A work of prodigious scholarship and dedication, written with wit and skill, 101 Reasons Why I’m a Vegetarian
is sure to become the handy reference work for vegetarians who want to give their meat-eating friends one book that explains why they do what they do, and for meat-eaters who want to understand all the arguments for a meatless diet.

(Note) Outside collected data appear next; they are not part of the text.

Context: an optimization exercise on an open-source flow, tuned for small area, a short achievable clock period and few clock cycles per item. The choices shown serve that exercise and are no tape-out recipe.
RTL that was checked went through simulation tests only; none was proved equivalent to the original.
No activity file was given, so power comes from the tool's default toggle rates.

==> trial 18: inputs <==
## aligned_sum16
module aligned_sum16 (
    input  wire        clk,
    input  wire        rst,           
    input  wire        in_valid,
    output wire        in_ready,
    input  wire [31:0] in_a,
    input  wire [31:0] in_b,
    output reg         out_valid,
    output reg  [31:0] out_result,
    output reg  [5:0]  out_flush,     
    output wire [4:0]  out_inf        
);
    localparam [31:0] CANON_NAN = 32'h7fc0_0000;
    reg  [3:0]  cnt;                  
    reg  [15:0] rsv;                  
    reg         rsv_clr;              
    reg         rdy;                  
    wire        acc_in  = in_valid & in_ready;
    wire        in_last = (cnt == 4'd15);
    assign in_ready = rdy;
    always @(posedge clk) begin
        if (rst) begin
            cnt     <= 4'd0;
            rsv     <= 16'd0;
            rsv_clr <= 1'b0;
            rdy     <= 1'b1;
        end else begin
            if (acc_in) cnt <= cnt + 4'd1;
            rsv_clr <= acc_in & in_last;
            rdy     <= ~(rsv[4] & ~rsv_clr) | (acc_in & in_last);
            rsv <= {rsv[0] & ~rsv_clr, rsv[15:4] & {12{~rsv_clr}}, (rsv[3] & ~rsv_clr) | acc_in,
                    rsv[2:1] & {2{~rsv_clr}}};
        end
    end
  ...
==> flow/config.mk <==
export PLATFORM = sky130hd
export DESIGN_NAME = aligned_sum16
export DESIGN_NICKNAME = aligned_sum16
export VERILOG_FILES = /design/flow/design.v
export SDC_FILE = /design/flow/constraint.sdc
export NUM_CORES = 4
export LEC_CHECK = 0
export CAP_MARGIN = 20
export CORE_MARGIN = 2
export CORE_UTILIZATION = 60
export SETUP_SLACK_MARGIN = 5
export SLEW_MARGIN = 20
==> flow/constraint.sdc <==
create_clock -name core_clock -period 14.0 [get_ports {clk}]
set_input_delay 2.8000 -clock core_clock [delete_from_list [all_inputs] [get_ports {clk}]]
set_output_delay 2.8000 -clock core_clock [all_outputs]
set_load 0.01 [all_outputs]
standard.sh (not shown) runs the stock make flow with config.mk's settings and CLKGATE_MAP_FILE= SYNTH_SCRIPT=/design/flow/synth_recipe.tcl, a recipe that flattens the netlist after the stock synthesis.
==> flow/flow/run.sh <==
#!/bin/bash
# The standard layout (standard.sh: ORFS from synthesis to the final layout) with two
# changes to how the layout is made; the SDC, the clock period and the steps are the standard
# ones:
#  - the clock tree uses larger sink clusters and no dummy loads, which saves clock buffers.
# ORFS writes each step's full log under orfs/logs/; make's own output goes to flow_standard.log.
set -euo pipefail
bash standard.sh \
  SETUP_SLACK_MARGIN=10 \
  "CTS_ARGS=-sink_clustering_enable -repair_clock_nets -dont_use_dummy_load -sink_clustering_size 25 -sink_clustering_max_diameter 80" \
  finish > flow_standard.log 2>&1
==> build 77 (differences from trial 18) <==
--- a/flow/design.v
+++ b/flow/design.v
@@ -236,42 +236,53 @@
     reg [4:0]  u1_lz;
     always @(posedge clk) begin
         u1_v    <= acc_done & ~rst;
         u1_neg  <= acc[31];
         u1_mag  <= mag;
         u1_lz   <= lz;
         u1_zero <= (acc == 32'd0);
     end
-    wire [30:0] nrm    = u1_mag << u1_lz;
+    wire [30:0] nrm = u1_mag << u1_lz;
     wire        rnd_up = nrm[6] & ((|nrm[5:0]) | nrm[7]);
-    wire        cy     = rnd_up & (&nrm[30:7]);           
-    wire [24:0] qr     = {1'b0, nrm[30:7]} + {24'd0, rnd_up};
-    wire [8:0]  top0   = r_e + 9'd4 - {4'd0, u1_lz};
-    wire        over   = cy ? (top0 > 9'd405) : (top0 > 9'd406);
-    wire        tiny   = cy ? (top0 < 9'd152) : (top0 < 9'd153);
-    wire [7:0]  bexp   = cy ? (top0[7:0] - 8'd151) : (top0[7:0] - 8'd152);
+    reg        u2_v, u2_neg, u2_zero, u2_up, u2_cy;
+    reg [23:0] u2_q;
+    reg [4:0]  u2_lz;
     always @(posedge clk) begin
-        out_valid <= u1_v & ~rst;
+        u2_v     <= u1_v & ~rst;
+        u2_neg   <= u1_neg;
+        u2_zero  <= u1_zero;
+        u2_up    <= rnd_up;
+        u2_cy    <= rnd_up & (&nrm[30:7]);
+        u2_q     <= nrm[30:7];
+        u2_lz    <= u1_lz;
+    end
+    wire [24:0] qr    = {1'b0, u2_q} + {24'd0, u2_up};
+    wire [9:0]  top   = {1'b0, r_e} + 10'd4 - {5'd0, u2_lz} + {9'd0, u2_cy};
+    wire        over  = top > 10'd406;
+    wire        tiny  = top < 10'd153;
+    wire [7:0]  bexp  = top[7:0] - 8'd152;
+    always @(posedge clk) begin
+        out_valid <= u2_v & ~rst;
         out_flush <= r_flush;
         if (r_nan)
             out_result <= CANON_NAN;
         else if (r_inf)
             out_result <= {r_infn, 8'hff, 23'd0};
         else if (!r_nz)
             out_result <= {r_negz, 31'd0};
-        else if (u1_zero)
+        else if (u2_zero)
             out_result <= 32'd0;
         else if (over)
-            out_result <= {u1_neg, 8'hff, 23'd0};
+            out_result <= {u2_neg, 8'hff, 23'd0};
         else if (tiny) begin
-            out_result <= {u1_neg, 31'd0};
+            out_result <= {u2_neg, 31'd0};
             out_flush  <= r_flush + 6'd1;
         end else
-            out_result <= {u1_neg, bexp, qr[22:0]};
+            out_result <= {u2_neg, bexp, qr[22:0]};
     end
 endmodule
 module mul_tree_a (
     input  wire [22:0] fa,
     input  wire [22:0] fb,
     output wire [47:0] r0,
     output wire [47:0] r1,
     output wire [47:0] r2,
- CORE_UTILIZATION: 60 -> 40
==> trial 66 (differences from trial 18) <==
--- a/flow/design.v
+++ b/flow/design.v
@@ -236,42 +236,53 @@
     reg [4:0]  u1_lz;
     always @(posedge clk) begin
         u1_v    <= acc_done & ~rst;
         u1_neg  <= acc[31];
         u1_mag  <= mag;
         u1_lz   <= lz;
         u1_zero <= (acc == 32'd0);
     end
-    wire [30:0] nrm    = u1_mag << u1_lz;
+    wire [30:0] nrm = u1_mag << u1_lz;
     wire        rnd_up = nrm[6] & ((|nrm[5:0]) | nrm[7]);
-    wire        cy     = rnd_up & (&nrm[30:7]);           
-    wire [24:0] qr     = {1'b0, nrm[30:7]} + {24'd0, rnd_up};
-    wire [8:0]  top0   = r_e + 9'd4 - {4'd0, u1_lz};
-    wire        over   = cy ? (top0 > 9'd405) : (top0 > 9'd406);
-    wire        tiny   = cy ? (top0 < 9'd152) : (top0 < 9'd153);
-    wire [7:0]  bexp   = cy ? (top0[7:0] - 8'd151) : (top0[7:0] - 8'd152);
+    reg        u2_v, u2_neg, u2_zero, u2_up, u2_cy;
+    reg [23:0] u2_q;
+    reg [4:0]  u2_lz;
     always @(posedge clk) begin
-        out_valid <= u1_v & ~rst;
+        u2_v     <= u1_v & ~rst;
+        u2_neg   <= u1_neg;
+        u2_zero  <= u1_zero;
+        u2_up    <= rnd_up;
+        u2_cy    <= rnd_up & (&nrm[30:7]);
+        u2_q     <= nrm[30:7];
+        u2_lz    <= u1_lz;
+    end
+    wire [24:0] qr    = {1'b0, u2_q} + {24'd0, u2_up};
+    wire [9:0]  top   = {1'b0, r_e} + 10'd4 - {5'd0, u2_lz} + {9'd0, u2_cy};
+    wire        over  = top > 10'd406;
+    wire        tiny  = top < 10'd153;
+    wire [7:0]  bexp  = top[7:0] - 8'd152;
+    always @(posedge clk) begin
+        out_valid <= u2_v & ~rst;
         out_flush <= r_flush;
         if (r_nan)
             out_result <= CANON_NAN;
         else if (r_inf)
             out_result <= {r_infn, 8'hff, 23'd0};
         else if (!r_nz)
             out_result <= {r_negz, 31'd0};
-        else if (u1_zero)
+        else if (u2_zero)
             out_result <= 32'd0;
         else if (over)
-            out_result <= {u1_neg, 8'hff, 23'd0};
+            out_result <= {u2_neg, 8'hff, 23'd0};
         else if (tiny) begin
-            out_result <= {u1_neg, 31'd0};
+            out_result <= {u2_neg, 31'd0};
             out_flush  <= r_flush + 6'd1;
         end else
-            out_result <= {u1_neg, bexp, qr[22:0]};
+            out_result <= {u2_neg, bexp, qr[22:0]};
     end
 endmodule
 module mul_tree_a (
     input  wire [22:0] fa,
     input  wire [22:0] fb,
     output wire [47:0] r0,
     output wire [47:0] r1,
     output wire [47:0] r2,
==> build 75 (differences from trial 18) <==
--- a/flow/design.v
+++ b/flow/design.v
@@ -9,30 +9,27 @@
     output reg  [31:0] out_result,
     output reg  [5:0]  out_flush,     
     output wire [4:0]  out_inf        
 );
     localparam [31:0] CANON_NAN = 32'h7fc0_0000;
     reg  [3:0]  cnt;                  
     reg  [15:0] rsv;                  
     reg         rsv_clr;              
-    reg         rdy;                  
     wire        acc_in  = in_valid & in_ready;
     wire        in_last = (cnt == 4'd15);
-    assign in_ready = rdy;
+    assign in_ready = ~rsv[3] | rsv_clr;
     always @(posedge clk) begin
         if (rst) begin
             cnt     <= 4'd0;
             rsv     <= 16'd0;
             rsv_clr <= 1'b0;
-            rdy     <= 1'b1;
         end else begin
             if (acc_in) cnt <= cnt + 4'd1;
             rsv_clr <= acc_in & in_last;
-            rdy     <= ~(rsv[4] & ~rsv_clr) | (acc_in & in_last);
             rsv <= {rsv[0] & ~rsv_clr, rsv[15:4] & {12{~rsv_clr}}, (rsv[3] & ~rsv_clr) | acc_in,
                     rsv[2:1] & {2{~rsv_clr}}};
         end
     end
     reg        s0_v, s0_first, s0_last;
     reg [31:0] s0_a, s0_b;
     always @(posedge clk) begin
         s0_a <= in_a;
@@ -236,42 +233,53 @@
     reg [4:0]  u1_lz;
     always @(posedge clk) begin
         u1_v    <= acc_done & ~rst;
         u1_neg  <= acc[31];
         u1_mag  <= mag;
         u1_lz   <= lz;
         u1_zero <= (acc == 32'd0);
     end
-    wire [30:0] nrm    = u1_mag << u1_lz;
+    wire [30:0] nrm = u1_mag << u1_lz;
     wire        rnd_up = nrm[6] & ((|nrm[5:0]) | nrm[7]);
-    wire        cy     = rnd_up & (&nrm[30:7]);           
-    wire [24:0] qr     = {1'b0, nrm[30:7]} + {24'd0, rnd_up};
-    wire [8:0]  top0   = r_e + 9'd4 - {4'd0, u1_lz};
-    wire        over   = cy ? (top0 > 9'd405) : (top0 > 9'd406);
-    wire        tiny   = cy ? (top0 < 9'd152) : (top0 < 9'd153);
-    wire [7:0]  bexp   = cy ? (top0[7:0] - 8'd151) : (top0[7:0] - 8'd152);
+    reg        u2_v, u2_neg, u2_zero, u2_up, u2_cy;
+    reg [23:0] u2_q;
+    reg [4:0]  u2_lz;
+    always @(posedge clk) begin
+        u2_v     <= u1_v & ~rst;
+        u2_neg   <= u1_neg;
+        u2_zero  <= u1_zero;
+        u2_up    <= rnd_up;
+        u2_cy    <= rnd_up & (&nrm[30:7]);
+        u2_q     <= nrm[30:7];
+        u2_lz    <= u1_lz;
+    end
+    wire [24:0] qr    = {1'b0, u2_q} + {24'd0, u2_up};
+    wire [9:0]  top   = {1'b0, r_e} + 10'd4 - {5'd0, u2_lz} + {9'd0, u2_cy};
+    wire        over  = top > 10'd406;
+    wire        tiny  = top < 10'd153;
+    wire [7:0]  bexp  = top[7:0] - 8'd152;
     always @(posedge clk) begin
-        out_valid <= u1_v & ~rst;
+        out_valid <= u2_v & ~rst;
         out_flush <= r_flush;
         if (r_nan)
             out_result <= CANON_NAN;
         else if (r_inf)
             out_result <= {r_infn, 8'hff, 23'd0};
         else if (!r_nz)
             out_result <= {r_negz, 31'd0};
-        else if (u1_zero)
+        else if (u2_zero)
             out_result <= 32'd0;
         else if (over)
-            out_result <= {u1_neg, 8'hff, 23'd0};
+            out_result <= {u2_neg, 8'hff, 23'd0};
         else if (tiny) begin
-            out_result <= {u1_neg, 31'd0};
+            out_result <= {u2_neg, 31'd0};
             out_flush  <= r_flush + 6'd1;
         end else
-            out_result <= {u1_neg, bexp, qr[22:0]};
+            out_result <= {u2_neg, bexp, qr[22:0]};
     end
 endmodule
 module mul_tree_a (
     input  wire [22:0] fa,
     input  wire [22:0] fb,
     output wire [47:0] r0,
     output wire [47:0] r1,
     output wire [47:0] r2,
==> flow/flow/run.sh (replaced) <==
#!/bin/bash
set -euo pipefail
bash standard.sh SETUP_SLACK_MARGIN=10 finish > flow_standard.log 2>&1
- CORE_UTILIZATION: 60 -> 40
==> run_results.csv <==
group,metric,value,unit
die,design.die.area,132800,um2
logic_synthesis,synth_mux_area_share,3.931,%
clocking,clock_latency,0.73,ns
critical_path,rrSetupSlack,10.08,ns
outcome,status,"complete, no violations",
timing,max_freq,243.8,MHz
cells_and_area,fin_util,45.77,%
critical_path,crit_buf_inv,1,
grt,antenna_found_initial,2,
[end of results for build 75]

"If you've ever been curious about vegetarians and why they eat the way they do, Pam Rice is the woman to tell you. Without sentimentality or preaching, she provides a clear and thoughtful understanding of one of the most important choices a person can make. You don't have to be a vegetarian to benefit from this book. You only need to care about your health and the health of our planet." —John Robbins
, author, Diet For A New America
and The Food Revolution"101 Reasons Why I'm a Vegetarian
gives you all the motivation you'll need to take the one easy step that can revolutionize your health and help the environment: go vegetarian. You need this book—what's more, you'll love it." —Neal Barnard
, president, The Cancer Project and the Physicians Committee for Responsible Medicine
Reviewed by Eve Spencer
However informed on the topic we may consider ourselves to be, Pamela Rice demonstrates that her research is impeccable, as the author goes through her 101 reasons, sometimes with a few lines, and sometimes covering several pages. As the author points out, most people have heard of at least one—perhaps several—reasons why somebody has adopted a vegetarian diet. But this 101 Reasons . . . covers, in a relentless manner, the ethical, ecological, health-related, social and economical arguments, and more, in order to challenge the conventional views on what humans should eat.
The author is founder of the VivaVegie Society and Vegetarian Center, as well as editor of The VivaVine: The Vegetarian-Issues Magazine.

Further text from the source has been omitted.